Varian Bio has elected to avail ourselves of the extended transition period and, therefore, while Varian Bio is an emerging growth company
we will not be subject to new or revised accounting standards the same time that they become applicable to other public companies that
are not emerging growth companies, unless we choose to early adopt a new or revised accounting standard. We will cease to be an emerging
growth company on the date that is the earliest of (i) the last day of the fiscal year in which we have total annual gross revenue of
$1.07 billion or more, (ii) the last day of our fiscal year following the fifth anniversary of the date of the closing of the
IPO, (iii) the date on which we have issued more than $1.0 billion in nonconvertible debt during the previous three years or (iv)

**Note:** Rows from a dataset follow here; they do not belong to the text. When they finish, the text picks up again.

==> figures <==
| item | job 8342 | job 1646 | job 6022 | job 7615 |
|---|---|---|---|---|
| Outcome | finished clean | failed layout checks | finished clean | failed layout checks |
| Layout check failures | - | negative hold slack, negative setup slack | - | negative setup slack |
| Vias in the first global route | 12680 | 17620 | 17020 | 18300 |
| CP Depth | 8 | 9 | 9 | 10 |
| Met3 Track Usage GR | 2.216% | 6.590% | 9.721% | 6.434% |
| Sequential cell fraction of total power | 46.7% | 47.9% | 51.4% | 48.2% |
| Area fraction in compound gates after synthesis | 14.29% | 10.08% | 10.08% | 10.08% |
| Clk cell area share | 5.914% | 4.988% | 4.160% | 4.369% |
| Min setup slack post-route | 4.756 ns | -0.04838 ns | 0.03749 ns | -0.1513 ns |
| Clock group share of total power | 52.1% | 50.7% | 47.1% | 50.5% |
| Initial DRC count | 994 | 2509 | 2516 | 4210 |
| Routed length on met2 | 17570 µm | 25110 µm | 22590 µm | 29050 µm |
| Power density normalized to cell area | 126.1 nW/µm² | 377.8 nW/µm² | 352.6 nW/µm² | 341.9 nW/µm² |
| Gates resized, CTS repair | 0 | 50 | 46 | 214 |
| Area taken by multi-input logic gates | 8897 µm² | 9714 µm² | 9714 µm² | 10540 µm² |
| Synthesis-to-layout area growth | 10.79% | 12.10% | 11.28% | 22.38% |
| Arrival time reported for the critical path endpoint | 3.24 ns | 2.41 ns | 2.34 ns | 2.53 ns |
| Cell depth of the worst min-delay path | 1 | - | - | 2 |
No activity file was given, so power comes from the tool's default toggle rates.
$ cat flow/run.sh
#!/bin/bash
# the make line also repeats each setting of config.mk as NAME=value (left out here)
make -C /OpenROAD-flow-scripts/flow DESIGN_CONFIG=/design/flow/config.mk WORK_HOME=/design/flow/orfs CLKGATE_MAP_FILE= finish
$ cat flow/config.mk
export PLATFORM = sky130hd
export DESIGN_NAME = conv_engine
export DESIGN_NICKNAME = conv_engine
export VERILOG_FILES = /design/flow/design.v
export SDC_FILE = /design/flow/constraint.sdc
export NUM_CORES = 4
export LEC_CHECK = 0
export ABC_AREA = 1
export CAP_MARGIN = 15
export CELL_PAD_IN_SITES_DETAIL_PLACEMENT = 1
export CELL_PAD_IN_SITES_GLOBAL_PLACEMENT = 2
export CORE_ASPECT_RATIO = 1.27
export CORE_MARGIN = 6
export CORE_UTILIZATION = 33
export GPL_ROUTABILITY_DRIVEN = 0
export GPL_TIMING_DRIVEN = 0
export HOLD_SLACK_MARGIN = 0.15
export SETUP_SLACK_MARGIN = 0.96
export SLEW_MARGIN = 15
$ cat flow/constraint.sdc
create_clock -name core_clock -period 10.0 [get_ports {clk}]
set_input_delay 2.0000 -clock core_clock [delete_from_list [all_inputs] [get_ports {clk}]]
set_output_delay 2.0000 -clock core_clock [all_outputs]
set_load 0.01 [all_outputs]
$ cat flow/design.v
module iterator(
	clk,
	reset,
	en_ctrl, 
	i, 
	j, 
	k,
	l,
	m, 
	n,
	en_sum,
	en_save,
	fin_r,
	in_row,
	in_col
);
	parameter [8-1:0] CONV_DIM_IMG    = 32;  
	parameter [8-1:0] CONV_DIM_OUT    = 32;  
	parameter [8-1:0] CONV_DIM_KERNEL = 5;   
	parameter [8-1:0] CONV_OUT_CH     = 32;  
	parameter [8-1:0] CONV_DIM_CH     = 3;
	parameter [8-1:0] STRIDE          = 1;
	parameter [8-1:0] PADDING         = 2;
	input clk;
	input en_ctrl;
	input reset;
	output en_sum;
	output en_save;
	output reg fin_r;
	output reg [8-1:0] i;
	output reg [8-1:0] j; 
	output reg [8-1:0] k; 
	output reg [8-1:0] m; 
	output reg [8-1:0] n; 
	output reg [8-1:0] l; 
	output signed [8-1:0]  in_row, in_col;
	reg fin, finish;
	wire cond;
	assign in_row = (STRIDE * j) + m - PADDING;
	assign in_col = (STRIDE * k) + n - PADDING;
	assign cond   = en_ctrl & ~fin_r;
	assign en_sum = (en_ctrl && (l < CONV_DIM_CH) && (in_row >= 8'd0 && in_col >= 8'd0 && in_row < CONV_DIM_IMG && in_col < CONV_DIM_IMG)) ? 1'b1 : 1'b0;
	assign en_save = (m > 8'd0 || n > 8'd0) ? 1'b0 : (j < 8'd2) ? 1'd1 : (l == 8'd0) ? 1'd1 : 1'b0; 
	always @(posedge clk) begin
		if(reset) begin
			fin <= 0;
			fin_r <= 0;
		end else begin
			fin <= finish;
			fin_r <= fin;
		end
	end
	always @(posedge clk) begin
		if(reset) begin
			i <= 0;
			j <= 0;
			k <= 0;
			l <= 0;
			m <= 0;
			n <= 0;
			finish <= 0;
		end else if(cond) begin
		    if(en_sum) begin
				l <= l + 8'd1;
			end else begin
				l <= 0;
				n <= n + 8'd1;
				if(n == (CONV_DIM_KERNEL-1)) begin
			    	n <= 8'b0;
			    	m <= m + 8'b1;
			    	if(m == (CONV_DIM_KERNEL-1)) begin
			    		m <= 0;
			       		k <= k + 8'b1;
			       		if(k == (CONV_DIM_OUT-1)) begin
			           		k <= 0;
			           		j <= j + 8'b1;
			           		if(j == (CONV_DIM_OUT-1)) begin
				           		j <= 0;
				           		i <= i + 8'b1;
				           		if(i == (CONV_OUT_CH-1)) begin
				            		i <= 0;
					          		finish <= 1;
				           		end
				   	    	end
			           	end
		           	end
			    end
			end
		end
	end
endmodule
module addr_generator(
    clk,
    reset,
    enable,
    en_save,
    i,
    j,
    k,
    l,
    m,
    n,
    s_addr,
    w_addr,
    b_addr,
    save_addr
);
    parameter [8-1:0] CONV_DIM_IMG    = 32;
	parameter [8-1:0] CONV_DIM_KERNEL = 5;
	parameter [8-1:0] CONV_DIM_CH     = 3;
    parameter [8-1:0] CONV_OUT_CH     = 32;
    parameter [8-1:0] CONV_DIM_OUT    = 32;
    parameter [8-1:0] STRIDE          = 1;
    parameter [8-1:0] PADDING         = 2;
    parameter [8-1:0] KSIZE           = 4;
    input clk;
    input reset;
    input enable;
    input en_save;
    input [8-1:0] i;
    input [8-1:0] j;
    input [8-1:0] k;
    input [8-1:0] m;
    input [8-1:0] n;
    input [8-1:0] l;
    output reg [16-1:0] s_addr;
    output reg [16-1:0] w_addr;
    output reg [16-1:0] save_addr;
    output reg [16-1:0] b_addr;
    always @(posedge clk) begin
        if(reset) begin
            s_addr <= 0;
            w_addr <= 0;
            b_addr <= 0;
        end else if(enable) begin
            s_addr <= (((((STRIDE * j) + m - PADDING) * CONV_DIM_IMG) + ((STRIDE * k) + n - PADDING)) * CONV_DIM_CH) + l;
            w_addr <= (i * CONV_DIM_CH * CONV_DIM_KERNEL * CONV_DIM_KERNEL) + (((m * CONV_DIM_KERNEL) + (n)) * CONV_DIM_CH) + l;
            b_addr <= i;
        end
    end
    reg [7:0] i_r, j_r, k_r;
    reg [7:0] i_r1, j_r1, k_r1;
    always @(posedge clk) begin
        if (reset) begin
            i_r <= 0;
            j_r <= 0;
            k_r <= 0;
            i_r1 <= 0;
            j_r1 <= 0;
            k_r1 <= 0;
        end else begin
            i_r  <= i;
            i_r1 <= i_r;
            j_r <= j;
            j_r1 <= j_r;
            k_r <= k;
            k_r1 <= k_r;
        end
    end
    always @(posedge clk) begin
        if (reset) begin
            save_addr <= 0;
        end else if(en_save) begin
            if (j == 0 && k == 0) begin
                save_addr <= i_r1 + (((j_r1 * CONV_DIM_OUT) + (k_r1)) * CONV_OUT_CH);
            end else begin
                save_addr <= i + (((j * CONV_DIM_OUT) + (k[KSIZE:0]-1'b1)) * CONV_OUT_CH);
            end
        end
    end
endmodule  
module conv_ctrl(
    clk,
    reset,
    en_ctrl,
    s_addr,
    w_addr,
    b_addr,
    save_addr,
    en_sum,
    en_save,
    en_write,
    s_convout,
    en_sat,
    en_mac,
    en_mult_r,
    finish
);
    parameter [8-1:0] CONV_DIM_IMG    = 32;
    parameter [8-1:0] CONV_DIM_OUT    = 32;    
    parameter [8-1:0] CONV_DIM_KERNEL = 5;     
    parameter [8-1:0] CONV_DIM_CH     = 3;    
    parameter [8-1:0] CONV_OUT_CH     = 32;   
    parameter [8-1:0] STRIDE          = 1;    
    parameter [8-1:0] PADDING         = 2;    
    parameter [8-1:0] KSIZE           = 4;
    localparam [2:0] START     = 0;
    localparam [2:0] ITERATING = 1;
    localparam [2:0] SAVE      = 2;
    localparam [2:0] END       = 3;
    input clk;
    input reset;
    input en_ctrl;
    output [16-1:0] s_addr;
    output [16-1:0] w_addr;
    output [16-1:0] save_addr;
    output [16-1:0] b_addr;
    output finish;
    output en_sum, en_save;
    output en_mult_r;
    output reg en_write, en_mac, en_sat, s_convout;
    wire [8-1:0] i, j, k, l, m, n;
    wire signed [8-1:0] in_row, in_col;
    reg en_read;
    assign en_mult_r = (k >= 8'd2 || j == 8'd2) ? 1'b1 
                     : (k == 8'd1 || j == 8'd1) ? 1'b0 
                     : (m > 8'd0  || n > 8'd0) ? 1'b0 : 1'b1; 
    always @(posedge clk) begin
        if (reset) begin
            en_read   <= 1'b0;
            en_write  <= 1'b0;
            s_convout <= 1'b0;
            en_mac    <= 1'b0; 
            en_sat    <= 1'b0;
        end else if (en_ctrl) begin
            en_read   <= en_sum;
            en_mac    <= en_read;
            s_convout <= en_save;
            en_sat    <= en_save;
            en_write  <= en_sat;
        end
    end
    iterator #(
        .CONV_DIM_IMG(CONV_DIM_IMG),
        .CONV_DIM_OUT(CONV_DIM_OUT),
        .CONV_DIM_KERNEL(CONV_DIM_KERNEL),
        .CONV_OUT_CH(CONV_OUT_CH),
        .CONV_DIM_CH(CONV_DIM_CH),
        .STRIDE(STRIDE),
        .PADDING(PADDING)
    ) iter (
        .clk(clk),
        .reset(reset),
        .en_ctrl(en_ctrl),
        .i(i),
        .j(j),
        .k(k),
        .l(l),
        .m(m),
        .n(n),
        .en_sum(en_sum),
        .en_save(en_save),    
        .fin_r(finish),
        .in_row(in_row),
        .in_col(in_col)
    );
    addr_generator #(
        .CONV_DIM_IMG(CONV_DIM_IMG),
        .CONV_DIM_KERNEL(CONV_DIM_KERNEL),
        .CONV_DIM_CH(CONV_DIM_CH),
        .CONV_DIM_OUT(CONV_DIM_OUT),
        .CONV_OUT_CH(CONV_OUT_CH),
        .STRIDE(STRIDE),
        .PADDING(PADDING),
        .KSIZE(KSIZE)
    ) address_generator (
        .clk(clk),
        .reset(reset),
        .enable(en_sum),
        .en_save(s_convout),
        .i(i),
        .j(j),
        .k(k),
        .l(l),
        .m(m),
        .n(n),
        .s_addr(s_addr),
        .w_addr(w_addr),
        .b_addr(b_addr),
        .save_addr(save_addr)
    );
endmodule
module sig_altmult_accum
(
	input [7:0] dataa,
	input [7:0] datab,
	input clk, aclr, clken, sload,
	output signed [17:0] adder_out
);
	reg	signed [17:0] old_result;
	reg signed [17:0] accum_out;
	wire signed [17:0] multa;
	reg sload_reg;
	assign multa = $signed(dataa) * $signed(datab);
	always @ (accum_out, sload_reg)
	begin
		if (sload_reg)
			old_result <= 0;
		else
			old_result <= accum_out;
	end
	assign adder_out = accum_out;
	always @ (posedge clk)
	begin
		if (aclr)
		begin
			sload_reg <= 0;
			accum_out <= 0;
		end
		else if (clken)
		begin
			sload_reg <= sload;
			accum_out <= old_result + multa;
		end
	end
endmodule
module convolve(
    clk,
    reset,
    clken,
    s_convout,
    en_sat,
    en_mult_r,
    bias,
    signal,
    weight,
    convout
);
    parameter BIAS_SHIFT = 6;
    parameter OUT_SHIFT  = 9;
    input  clk, reset, clken, s_convout, en_sat, en_mult_r;
    input  [7:0] signal, weight;
    input  [7:0] bias;
    output wire signed [7:0] convout;
    wire signed [17:0] adder_out;
    reg signed  [17:0] conv_temp;
    sig_altmult_accum mac(
        .clk(clk),
        .aclr(reset | s_convout),
        .clken(clken),
        .sload(s_convout),
        .dataa(signal),
        .datab(weight),
        .adder_out(adder_out)
    );
    reg signed [17:0] multa_r;
    always @(posedge clk) begin
        if(reset) begin
            multa_r <= 18'b0;
        end else if(en_mult_r) begin
            if (clken && s_convout) begin
                multa_r <= $signed(signal) * $signed(weight);
            end
        end else begin
            multa_r <= 18'b0;
        end
    end
    always @(posedge clk) begin
        if(reset) begin
            conv_temp <= 18'b0;
        end else if(en_sat) begin
            conv_temp <= (adder_out + multa_r + ($signed(bias) <<< BIAS_SHIFT)) >>> OUT_SHIFT;
        end
    end
    assign convout = (conv_temp >  18'sd127) ?  8'd127  :
                     (conv_temp < -18'sd128) ? -8'd128  : conv_temp[7:0];
endmodule
module conv_engine(
    input         clk,
    input         reset,
    input         en_ctrl,
    output [15:0] s_addr,
    output [15:0] w_addr,
    output [15:0] b_addr,
    input  [7:0]  signal,
    input  [7:0]  weight,
    input  [7:0]  bias,
    output [15:0] save_addr,
    output [7:0]  convout,
    output        en_write,
    output        finish
);
    wire s_convout, en_save, en_sum;
    wire en_mac, en_sat, en_mult_r;
    conv_ctrl groundctrl (
        .clk(clk),
        .reset(reset),
        .en_ctrl(en_ctrl),
        .s_addr(s_addr),
        .w_addr(w_addr),
        .b_addr(b_addr),
        .save_addr(save_addr),
        .en_sum(en_sum),
        .en_save(en_save),
        .en_write(en_write),
        .s_convout(s_convout),
        .en_sat(en_sat),
        .en_mac(en_mac),
        .en_mult_r(en_mult_r),
        .finish(finish)
    );
    convolve conv (
        .clk(clk),
        .reset(reset),
        .clken(en_mac),
        .s_convout(en_write),
        .en_sat(en_sat),
        .en_mult_r(en_mult_r),
        .bias(bias),
        .signal(signal),
        .weight(weight),
        .convout(convout)
    );
endmodule
==> run notes, run 1 <==
run metrics: CTS tree=done, Antenna diodes=0, clock skew=18.3 ps, Die H=277 µm, worst r2r src=groundctrl.iter.i[0], Yosys Chip Area=18,200 µm², Psw=about 1.5 mW, simple share=0.180, final worst slack=1870 ps, maximum number of pins on one net before global-route repair=21, via/cell ratio=between 4 and 5, clock network power=0.720 mW, worst skew pair latency=between 400 and 500 ps, CP Data Arrival Time=between 8000 and 9000 ps, Area Overhead vs Synth=12.6%, max_slew headroom=0.328, Max clock buf depth=2, worst reg-to-reg setup slack=3780 ps, Post-CTS Setup Bufs=0, Worst setup startpoint=weight[7], cell mode on critical path=nand2_1, Cell Pwr Density=approximately 160 nW/µm², Post-Syn Area=between 15,000 and 20,000 µm², Synth top cells by count=475 x inv_1, 362 x nand2_1, 231 x ha_1, 223 x a21oi_1, 199 x dfxtp_1, clock share of power=0.223, GRT Overall Usage=0.192, CTS Hold Buffers Added=0, IR drop worst, VDD=approximately 0.1 mV, Resized Gates After CTS=0, Yosys warning total=5, crit path kind=in -> reg, GRT overflow=0, asr flop ratio synth=0, initial antenna violation count=0, Multi-input gate area=~12,000 µm², ys flop type=dfxtp_1, run status=finished clean, Mapped Cells=2,417, CORE AREA=54,300 µm², ANT nets after route=0, worst-path maximum fanout=9, fill count=slightly below 7,000, Hold Slack=404 ps, Hold WC Path Type=reg -> reg, RSZ-0062 raised after global routing=no, HPWL Detailed=48.1 mm, Synth Area in XOR/XNOR=0.0647, H-Tree Depth=4, Biggest consumer=combinational cells, Sequential Power Share=0.257, Compound Share, Synth=0.127, Comb power frac=0.520, FF-to-FF End=groundctrl.address_generator.w_addr[13], dpl ws=between 1000 and 1500 ps, max incr delay on CP=between 500 and 600 ps, CP max-delay cell=fa_1, total wire length=56.8 mm, Synth top cell by count=inv_1, Synth logic family=adder cells, OpenROAD warning count=approximately 42, DR vias=approximately 16,000, Comb. pwr=1.68 mW, Post-synth regs=199, DR DRC count=0, Top cells by area=dfxtp_1 22%, ha_1 16%, fa_1 13%, Synth cell types=53, CP Buf/Inv Count=5, Fmax achieved=roughly 120 MHz, Setup crit end kind=flip-flop, CTS sink count=about 200, worst path required time=10,390 ps, TritonCTS buffer count=17, Final Hold Vio Count=0, Max Cap Viol=0, Static Leakage=10.2 nW, MUX area fraction=0, setup TNS=0 ps, Min-Delay Endpoint=groundctrl.address_generator.k_r1[5], PortBufs=76, fa+ha+maj area frac=0.289, Routed WL per cell=17.4 µm, worst hold stages=2, P_int=around 1.8 mW, fin util=0.378, Die W=approximately 220 µm, Placed Cells=3,235, fin cells=3,267, Top Family by Delay on Critical Path=adder cells, Top-area cell share=0.219, yosys stat cell total=roughly 2,400, Levels on crit path=31, layout net count=~2,900, root buffer cell=clkbuf_16, Initial DRC Count=425, sw frac=0.456, EDFF count, synth=0, Least-Margin Pin Slew=around 1000 ps, IO Count=101, die area=61,100 µm², min cycle time layout=8130 ps, Seq/Total Area, Yosys=0.219, Final Cycle Share=0.813, final setup fails=0, Setup crit start kind=primary input, hold_sp=groundctrl.address_generator.k_r[5], synthesized area per cell=approximately 7.5 µm², drt pass-1 iters=5, number of global-route vias before repair=17,300, register area=between 3000 and 4000 µm², first-pass GRT wire length=92.4 mm, FF-to-FF path depth=28, Clock transition at path regs=approximately 90 ps, P_seq=0.827 mW, post-synth top area cell=dfxtp_1, fin. max-slew vios=0, Worst Setup EP=conv.mac.accum_out[17], FP Util=0.336, Rows=96
-- routing by layer --
metal	vias to the layer above	track usage	part of all wire
met5	-	0	0
met3	34	0.0207	0.012
met4	0	0.0481	0.018
met2	64	0.375	0.56
met1	7698	0.217	0.41
li1	7897	-	-
-- area by class of cell --
| cell class | instances | area share |
|---|---|---|
| Buffer | 79 | 0.0190 |
| Clock buffer | 19 | 0.0216 |
| Clock inverter | 13 | 0.00731 |
| Inverter | 482 | 0.0882 |
| Multi-Input combinational cell | 1664 | 0.588 |
| Sequential cell | 199 | 0.194 |
| Tap cell | 735 | 0.0448 |
| Timing Repair Buffer | 76 | 0.0371 |
-- stage by stage --
step                cell area, µm²  power (mW)
finish                       20500        3.22
global route                 20500        3.53
CTS                          20500        3.32
detailed placement           19900        2.58
global placement             19900        2.56
floorplan                    18300        2.06
==> inputs of run 2 (changes only) <==
ABC_AREA = unset   (was 1)
CAP_MARGIN = 20   (was 15)
CELL_PAD_IN_SITES_DETAIL_PLACEMENT = unset   (was 1)
CELL_PAD_IN_SITES_GLOBAL_PLACEMENT = unset   (was 2)
CORE_MARGIN = 2   (was 6)
CORE_UTILIZATION = 40   (was 33)
GPL_ROUTABILITY_DRIVEN = unset   (was 0)
HOLD_SLACK_MARGIN = unset   (was 0.15)
SETUP_SLACK_MARGIN = unset   (was 0.96)
==> run 2 against run 1 <==
Still clean; fmax down 3.2%; clock skew increased by 2.7 ps; synthesized cell count down 15%.
==> run notes, run 2 <==
run metrics: run status=finished clean, FF-to-FF path depth=24, maximum number of pins on one net before global-route repair=22, asr flop ratio synth=0, fin. max-slew vios=0, Die H=240 µm, Final Cycle Share=0.840, Die W=190 µm, IR drop worst, VDD=around 0.13 mV, FP Util=0.405, worst-path maximum fanout=8, layout net count=2,542, Min-Delay Endpoint=groundctrl.address_generator.i_r1[2], Synth cell types=77, GRT overflow=0, CTS Hold Buffers Added=0, Top Family by Delay on Critical Path=AND-OR/OR-AND gates, GRT Overall Usage=0.208, Sequential Power Share=0.274, Setup crit start kind=primary input, final setup fails=0, Rows=86, worst skew pair latency=480 ps, clock network power=0.719 mW, Worst setup startpoint=weight[4], Comb power frac=0.482, CORE AREA=43,400 µm², Resized Gates After CTS=0, final worst slack=1600 ps, Setup crit end kind=flip-flop, Levels on crit path=22, PortBufs=90, Post-Syn Area=about 18,000 µm², CTS sink count=approximately 200, Max Cap Viol=0, OpenROAD warning count=40, Final Hold Vio Count=0, Seq/Total Area, Yosys=0.227, Yosys warning total=5, Compound Share, Synth=0.138, synthesized area per cell=8.57 µm², CP max-delay cell=clkdlybuf4s50_1, CP Data Arrival Time=8770 ps, Synth Area in XOR/XNOR=0.0739, P_int=1.74 mW, max_slew headroom=0.337, Area Overhead vs Synth=12.8%, H-Tree Depth=4, Comb. pwr=1.42 mW, Synth logic family=adder cells, Top cells by area=dfxtp_1 23%, ha_1 16%, fa_1 14%, Static Leakage=8.79 nW, die area=roughly 46,000 µm², Routed WL per cell=16.9 µm, clock skew=21.0 ps, sw frac=0.411, root buffer cell=clkbuf_16, Synth top cells by count=261 x inv_1, 231 x ha_1, 199 x dfxtp_1, 180 x nand2_1, 161 x nor2_1, Synth top cell by count=inv_1, Fmax achieved=119 MHz, drt pass-1 iters=5, clock share of power=0.244, ANT nets after route=0, min cycle time layout=8400 ps, ys flop type=dfxtp_1, HPWL Detailed=38.0 mm, via/cell ratio=5.15, Hold WC Path Type=reg -> reg, RSZ-0062 raised after global routing=no, first-pass GRT wire length=73.9 mm, total wire length=46.4 mm, Antenna diodes=0, fa+ha+maj area frac=0.301, worst path required time=10,370 ps, Yosys Chip Area=17,600 µm², fin util=0.457, GP Congestion=0.890, EDFF count, synth=0, MUX area fraction=0.0167, Tot Pwr=2.95 mW, worst hold stages=1, initial antenna violation count=0, yosys stat cell total=2,049, CP Buf/Inv Count=2, Initial DRC Count=602, Least-Margin Pin Slew=987 ps, Clock transition at path regs=90 ps, worst reg-to-reg setup slack=around 3400 ps, max incr delay on CP=~680 ps, post-synth top area cell=dfxtp_1, P_seq=0.807 mW, Worst Setup EP=conv.mac.accum_out[17], Mapped Cells=2,049, Psw=1.21 mW, CTS tree=done, simple share=0.168, number of global-route vias before repair=approximately 14,000, IO Count=101, CP cell instances=clkdlybuf4s50_1 > nand2_1 > fa_1 > fa_1 > fa_1 > fa_1 > inv_1 > ha_1 > a21o_1 > a21oi_1 > o21bai_1 > a21oi_1 > o21ai_0 > a21oi_1 > xnor2_1 > ha_1 > nand2_1 > a2111oi_0 > o31ai_1 > o311ai_0 > a21oi_1 > a31o_2, Post-synth regs=roughly 200, Post-CTS Setup Bufs=0, worst r2r src=groundctrl.iter.i[1], crit path kind=in -> reg, Cell Pwr Density=~150 nW/µm², Top-area cell share=0.227, TritonCTS buffer count=17, Biggest consumer=combinational cells, FF-to-FF End=groundctrl.address_generator.w_addr[15], dpl ws=between 1000 and 1500 ps, Max clock buf depth=2, hold_sp=groundctrl.address_generator.i_r[2], DR DRC count=0, DR vias=14,200, setup TNS=0 ps
==> run 2: final cells by class <==
cell class / instances / area, µm²
Fill cell: 4225 / 23600
Tap cell: 572 / 716
Clock inverter: 15 / 175
Inverter: 262 / 983
Timing Repair Buffer: 90 / 901
Sequential cell: 199 / 3980
Buffer: 69 / 338
Clock buffer: 17 / 425
Multi-Input combinational cell: 1526 / 12300
==> run 2: routing by layer <==
metal | global-route usage | wire, µm | vias up | share of wire
li1 | - | - | 7071 | -
met1 | 0.231 | 18500 | 6806 | 0.40
met2 | 0.401 | 25100 | 230 | 0.54
met3 | 0.0248 | 1340 | 68 | 0.029
met4 | 0.0806 | 1510 | 0 | 0.033
met5 | 0 | 0 | - | 0
==> run 2: stage by stage <==
stage / instance area, µm² / instances / hold WS (ps)
2_1_floorplan: 17600 / 2056 / 414
3_3_place_gp: 19200 / 2718 / 420
3_5_place_dp: 19200 / 2718 / 422
4_1_cts: 19800 / 2750 / 441
5_1_grt: 19800 / 2750 / 461
6_report: 19800 / 2750 / 440
==> inputs of run 3 (changes only) <==
CORE_ASPECT_RATIO = unset   (was 1.27)
CORE_UTILIZATION = 52   (was 40)
CTS_CLUSTER_DIAMETER = 356   (was unset)
CTS_CLUSTER_SIZE = 97   (was unset)
GPL_TIMING_DRIVEN = unset   (was 0)
SLEW_MARGIN = 20   (was 15)
clock period = 4.51 ns   (was 10.0 ns; I/O delays follow)
==> run 3 against run 2 <==
Now fails the layout checks on setup timing; synthesized cell count stayed put; clock-buffer cell count stayed put; die area is 23% lower; final area is 23% higher; critical endpoint unchanged; largest cell class unchanged.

the date on which we are deemed to be a large accelerated filer under the rules of the Securities and Exchange Commission.
Additionally,
Varian Bio is, and the post-combination company is expected be a “smaller reporting company” as defined in Item
10(f)(1) of Regulation S-K. Smaller reporting companies may take advantage of certain reduced disclosure obligations, including,
among other things, providing only two years of audited financial statements. Varian Bio will remain a smaller reporting company
until the last day of the fiscal year in which (i) the market value of Varian Bio’s Common Stock held by non-affiliates exceeds
$250 million as of the prior June 30, or (ii) Varian Bio’s annual revenues exceeded $100 million during such
completed fiscal year and the market value of our common stock held by non-affiliates exceeds $700 million as of the
prior June 30. We cannot predict if investors will find our common shares less attractive because we may rely on these exemptions.
If some investors find our common shares less attractive as a result, there may be a less active trading market for our common
shares and our share price may be more volatile.